Every year there are hundreds upon hundreds of articles written about the latest MLB Hall of Fame vote and it seems like all of them are about what the Hall of Fame got wrong; this is one of those articles.
Fred McGriff, also known as ‘Crime Dog’, has been on the Hall of Fame ballot for 7 years and has never garnered more than 23.9% of the vote (2012). With only 3 years remaining on the ballot, it seems safe to say that he will never be enshrined in Cooperstown; but should he be?
First, let’s look at some of McGriff’s career numbers: he boasted a slash line of .284/.377/.509, with 2,490 hits, 493 home runs, 1,550 RBI and 441 doubles. Impressive numbers. In his 50 career playoff games, Crime Dog was even better, hitting .303/.385/.532 with 10 home runs, 37 RBI and 11 doubles. He also was the cleanup hitter for the 1995 World Series winning Atlanta Braves.
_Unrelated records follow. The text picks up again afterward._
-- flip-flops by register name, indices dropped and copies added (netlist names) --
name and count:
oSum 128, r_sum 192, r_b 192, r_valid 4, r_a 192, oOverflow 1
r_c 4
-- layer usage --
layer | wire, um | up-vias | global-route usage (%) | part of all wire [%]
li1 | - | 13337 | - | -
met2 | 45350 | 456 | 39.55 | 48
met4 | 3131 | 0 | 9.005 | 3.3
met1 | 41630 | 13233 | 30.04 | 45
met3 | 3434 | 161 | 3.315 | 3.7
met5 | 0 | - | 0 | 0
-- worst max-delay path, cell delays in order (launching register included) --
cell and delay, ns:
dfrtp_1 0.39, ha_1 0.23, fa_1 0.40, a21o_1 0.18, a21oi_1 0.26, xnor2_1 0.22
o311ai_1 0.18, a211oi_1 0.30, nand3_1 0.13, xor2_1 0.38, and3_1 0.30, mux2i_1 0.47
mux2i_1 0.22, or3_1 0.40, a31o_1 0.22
<file path="config.mk">
export PLATFORM = sky130hd
export DESIGN_NAME = mem_port_arbiter
export DESIGN_NICKNAME = d
export VERILOG_FILES = /design/src/rtl/mem_port_arbiter.sv
export SDC_FILE = /design/constraint.sdc
export NUM_CORES = 1
export LEC_CHECK = 0
export BUFFER_PORTS_ARGS = -buffer_cell sky130_fd_sc_hd__buf_2
export CORE_AREA = 2 2 81 90
export CTS_BUF_LIST = sky130_fd_sc_hd__clkbuf_4
export DETAILED_ROUTE_END_ITERATION = 6
export DIE_AREA = 0 0 83 92
export PLACE_DENSITY_LB_ADDON = 0.2
export SLEW_MARGIN = 10
export SYNTH_ARGS = -nofsm -noshare
export SYNTH_HDL_FRONTEND = slang
export SYNTH_SLANG_ARGS = --single-unit
</file>
<file path="constraint.sdc">
create_clock -name clk -period 1.9 [get_ports clk]
set_input_delay 0.095 -clock clk [delete_from_list [all_inputs] [get_ports clk]]
set_output_delay 0.095 -clock clk [all_outputs]
set_load 0.1 [all_outputs]
</file>
<file path="src/rtl/sata_phy_pkg.sv">
// Shared types for the SATA PHY reset sequencer: FSM states, service phases
// and GTX line-rate codes.
package sata_phy_pkg;

  typedef enum logic [2:0] {
    LOCK,
    HOLD,
    WAIT,
    READY,
    TXPCS,
    RXRST,
    RATE
  } state_t;

  // Sub-phase of a serviced request: reset pulse, wait for GTX done, ack handshake.
  typedef enum logic [1:0] {
    PH_PULSE,
    PH_DONE,
    PH_ACK
  } phase_t;

  localparam logic [2:0] RATE_GEN1 = 3'd2;
  localparam logic [2:0] RATE_GEN2 = 3'd1;
  localparam logic [2:0] RATE_GEN3 = 3'd0;

endpackage

</file>
<file path="src/rtl/sata_pulse_timer.sv">
// Loadable down-counter: load N-1 to get a done flag on the N-th cycle after load.
module sata_pulse_timer #(
  parameter int CNT_W = 8
) (
  input  logic             clk,
  input  logic             rst,
  input  logic             i_load,
  input  logic [CNT_W-1:0] i_load_val,
  output logic             o_done
);

  logic [CNT_W-1:0] r_cnt;

  always_ff @(posedge clk or posedge rst) begin
    if (rst) begin
      r_cnt <= '0;
    end else if (i_load) begin
      r_cnt <= i_load_val;
    end else if (r_cnt != '0) begin
      r_cnt <= r_cnt - 1'b1;
    end
  end

  assign o_done = (r_cnt == '0);

endmodule

</file>
<file path="src/rtl/sata_phy_rst_seq.sv">
// SATA PHY reset/recalibration/rate-change sequencer between oob_ctrl and gtx_wrap.
// Optional SATA_PHY_RST_SEQ_DEBUG_EN adds debug_cnt (timeout retries, lock losses).
module sata_phy_rst_seq
  import sata_phy_pkg::*;
#(
  parameter int                   RST_HOLD_LEN = 8,
  parameter int                   PULSE_LEN    = 8,
  parameter int                   TIMEOUT_W    = 16,
  parameter logic [TIMEOUT_W-1:0] TIMEOUT      = 16'hffff,
  parameter int                   RATE_W       = 3
) (
  input  logic              clk,
  input  logic              rst,
  input  logic              cplllock,
  input  logic              usrpll_locked,
  input  logic              txresetdone,
  input  logic              rxresetdone,
  output logic              sata_rst,
  output logic              txuserrdy,
  output logic              rxuserrdy,
  output logic              gtx_ready,
  output logic              gtx_configured,
  input  logic              txpcsreset_req,
  output logic              txpcsreset,
  output logic              recal_tx_done,
  input  logic              rxreset_req,
  output logic              rxreset,
  output logic              rxreset_ack,
  input  logic              rate_req,
  input  logic [RATE_W-1:0] rate_sel,
  output logic [RATE_W-1:0] txrate,
  output logic [RATE_W-1:0] rxrate,
  input  logic              txratedone,
  input  logic              rxratedone,
  output logic              rate_ack
`ifdef SATA_PHY_RST_SEQ_DEBUG_EN
  ,
  output logic [15:0]       debug_cnt
`endif
);

  localparam logic [7:0]           HOLD_VAL  = 8'(RST_HOLD_LEN - 1);
  localparam logic [7:0]           PULSE_VAL = 8'(PULSE_LEN - 1);
  localparam logic [TIMEOUT_W-1:0] TO_VAL    = TIMEOUT - 1'b1;

  state_t            r_state, w_state_nx;
  phase_t            r_phase, w_phase_nx;
  logic              w_lock, w_in_rst, w_same, w_both;
  logic              w_hold_ld, w_hold_done, w_to_ld, w_to_done;
  logic              w_rate_ld, w_timeout_evt;
  logic [7:0]        w_hold_val;
  logic              r_gtx_ready, r_cfg, r_txrd, r_rxrd;
  logic [RATE_W-1:0] r_rate;

  assign w_lock = cplllock & usrpll_locked;
  assign w_same = (rate_sel == r_rate);
  assign w_both = (r_txrd | txratedone) & (r_rxrd | rxratedone);

  sata_pulse_timer #(.CNT_W(8)) u_hold_tmr (
    .clk        (clk),
    .rst        (rst),
    .i_load     (w_hold_ld),
    .i_load_val (w_hold_val),
    .o_done     (w_hold_done)
  );

  sata_pulse_timer #(.CNT_W(TIMEOUT_W)) u_to_tmr (
    .clk        (clk),
    .rst        (rst),
    .i_load     (w_to_ld),
    .i_load_val (TO_VAL),
    .o_done     (w_to_done)
  );

  always_ff @(posedge clk or posedge rst) begin
    if (rst) begin
      r_state <= LOCK;
      r_phase <= PH_PULSE;
    end else begin
      r_state <= w_state_nx;
      r_phase <= w_phase_nx;
    end
  end

  always_comb begin
    w_state_nx    = r_state;
    w_phase_nx    = r_phase;
    w_hold_ld     = 1'b0;
    w_hold_val    = HOLD_VAL;
    w_to_ld       = 1'b0;
    w_rate_ld     = 1'b0;
    w_timeout_evt = 1'b0;
    // Lock loss overrides everything, including a pending timeout.
    if (r_state != LOCK && !w_lock) begin
      w_state_nx = LOCK;
    end else begin
      case (r_state)
        LOCK: if (w_lock) begin
          w_state_nx = HOLD;
          w_hold_ld  = 1'b1;
        end
        HOLD: if (w_hold_done) begin
          w_state_nx = WAIT;
          w_to_ld    = 1'b1;
        end
        WAIT: begin
          if (txresetdone && rxresetdone) w_state_nx = READY;
          else if (w_to_done)             w_timeout_evt = 1'b1;
        end
        READY: begin
          if (rate_req) begin
            w_state_nx = RATE;
            w_phase_nx = PH_DONE;
            w_to_ld    = 1'b1;
            w_rate_ld  = 1'b1;
          end else if (rxreset_req || txpcsreset_req) begin
            w_state_nx = rxreset_req ? RXRST : TXPCS;
            w_phase_nx = PH_PULSE;
            w_hold_ld  = 1'b1;
            w_hold_val = PULSE_VAL;
          end
        end
        TXPCS, RXRST: begin
          case (r_phase)
            PH_PULSE: if (w_hold_done) begin
              w_phase_nx = PH_DONE;
              w_to_ld    = 1'b1;
            end
            PH_DONE: begin
              if ((r_state == TXPCS) ? txresetdone : rxresetdone) w_phase_nx = PH_ACK;
              else if (w_to_done)                                   w_timeout_evt = 1'b1;
            end
            default: if (!((r_state == TXPCS) ? txpcsreset_req : rxreset_req)) w_state_nx = READY;
          endcase
        end
        RATE: begin
          if (r_phase == PH_DONE) begin
            if (w_both)         w_phase_nx = PH_ACK;
            else if (w_to_done) w_timeout_evt = 1'b1;
          end else if (!rate_req) begin
            w_state_nx = READY;
          end
        end
        default: w_state_nx = LOCK;
      endcase
    end
    if (w_timeout_evt) begin
      w_state_nx = HOLD;
      w_hold_ld  = 1'b1;
      w_hold_val = HOLD_VAL;
    end
  end

  // Rate register and sticky ratedone captures; an unchanged rate counts as already done.
  always_ff @(posedge clk or posedge rst) begin
    if (rst) begin
      r_rate <= '0;
      r_txrd <= 1'b0;
      r_rxrd <= 1'b0;
    end else if (w_rate_ld) begin
      r_rate <= rate_sel;
      r_txrd <= w_same;
      r_rxrd <= w_same;
    end else if (r_state == RATE) begin
      r_txrd <= r_txrd | txratedone;
      r_rxrd <= r_rxrd | rxratedone;
    end
  end

  always_ff @(posedge clk or posedge rst) begin
    if (rst) begin
      r_gtx_ready <= 1'b0;
      r_cfg       <= 1'b0;
    end else begin
      r_gtx_ready <= txuserrdy & rxuserrdy & txresetdone & rxresetdone;
      r_cfg       <= r_cfg | (txuserrdy & rxuserrdy & txresetdone & rxresetdone);
    end
  end

  assign w_in_rst       = (r_state == LOCK) || (r_state == HOLD);
  assign sata_rst       = w_in_rst;
  assign txuserrdy      = !w_in_rst;
  assign rxuserrdy      = !w_in_rst && !(r_state == RXRST && r_phase == PH_PULSE);
  assign txpcsreset     = (r_state == TXPCS) && (r_phase == PH_PULSE);
  assign recal_tx_done  = (r_state == TXPCS) && (r_phase == PH_ACK);
  assign rxreset        = (r_state == RXRST) && (r_phase == PH_PULSE);
  assign rxreset_ack    = (r_state == RXRST) && (r_phase == PH_ACK);
  assign rate_ack       = (r_state == RATE) && (r_phase == PH_ACK);
  assign txrate         = r_rate;
  assign rxrate         = r_rate;
  assign gtx_ready      = r_gtx_ready;
  assign gtx_configured = r_cfg;

`ifdef SATA_PHY_RST_SEQ_DEBUG_EN
  logic [7:0] r_dbg_retry, r_dbg_loss;

  always_ff @(posedge clk or posedge rst) begin
    if (rst) begin
      r_dbg_retry <= '0;
      r_dbg_loss  <= '0;
    end else begin
      if (w_timeout_evt && r_dbg_retry != 8'hff)                    r_dbg_retry <= r_dbg_retry + 1'b1;
      if (r_state != LOCK && !w_lock && r_dbg_loss != 8'hff)       r_dbg_loss  <= r_dbg_loss + 1'b1;
    end
  end

  assign debug_cnt = {r_dbg_loss, r_dbg_retry};
`endif

endmodule

</file>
McGriff was one of the most feared hitters in baseball in the late ‘80s, early 90’s. He led the Majors in intentional walks in 1991 (26) and was given a free base 23 times the following season. On top of that, he had a phenomenal eye. From his age 25-28 seasons he drew 90+ walks and repeated that performance at age 36.
With all of these incredible numbers, why is he not in the Hall of Fame? Well, it really comes down to three things: 1) the infamous 1994 strike shortened season, 2) despite being clean, he played during the ‘Steroid Era’ and 3) the Hall of Fame’s atrocious voting rules and crowded ballot (an article for another day).
1994 was a dark year for baseball fans. The players went on strike after 114 games and there was no World Series to be played. This played a huge role in deciding McGriff’s Hall of Fame fate. As previously stated, McGriff hit 493 career home runs. After playing in 113 of the Braves’ games that season, he hit a whopping 34 homers and drove in 94 runs. If the season had played out in its entirety, McGriff would have been on pace for 49 homers, pushing him past the magic number of 500 career home runs. Hitting 500 home runs basically guarantees a hitter that he will make the Hall of Fame unless he is tied to steroids, which McGriff was not.
Now I’ve heard the argument before, “You don’t know how he would have played the rest of the season. He could go through a long slump, plus, he could have gotten hurt and ruined his career.” True, but let’s take a closer look at those claims.
In the last 10 games before the strike, McGriff hit 7 home runs and had an astounding .421/.476/.1.026 slash line. He was getting better and had a real chance at hitting 50+ home runs.
As for the injury claim, McGriff was one of the most durable players in baseball history. From 1987-2002, McGriff averaged 146 games per year. He was only placed on the Disabled List once in his career and that was his age 39 season. Therefore, you can toss the injury probability right out of the window.
In recent years we are seeing very few people who played during the ‘Steroid Era’ garner Hall of Fame votes. Clean players like Larry Walker and Jeff Kent would be Hall of Famers if they played during any other era, yet they have never received 20% of the vote. The reason is that their numbers don’t stick out in the record books, ironic considering players like Mark McGwire and Sammy Sosa will never sniff the Hall of Fame because their numbers stuck out too much (due to PED use).
Had McGriff played in a different era he would already be in the Hall of Fame. From 1988-1994 he lead the Majors with 242 Home Runs. Second place was Barry Bonds, the greatest home run hitter of all-time, at 218. For 7 seasons, McGriff was easily the best, most consistent power hitter in the game. How is that not Hall of Fame worthy?
To top it all off, McGriff’s numbers dwarf those of Tony Perez, Frank Chance and Orlando Cepeda, all Hall of Famers, and are identical to Willie McCovey, a first ballot Hall of Famer in 1986.
Not voting Fred McGriff into the Hall of Fame? That’s a crime, dog.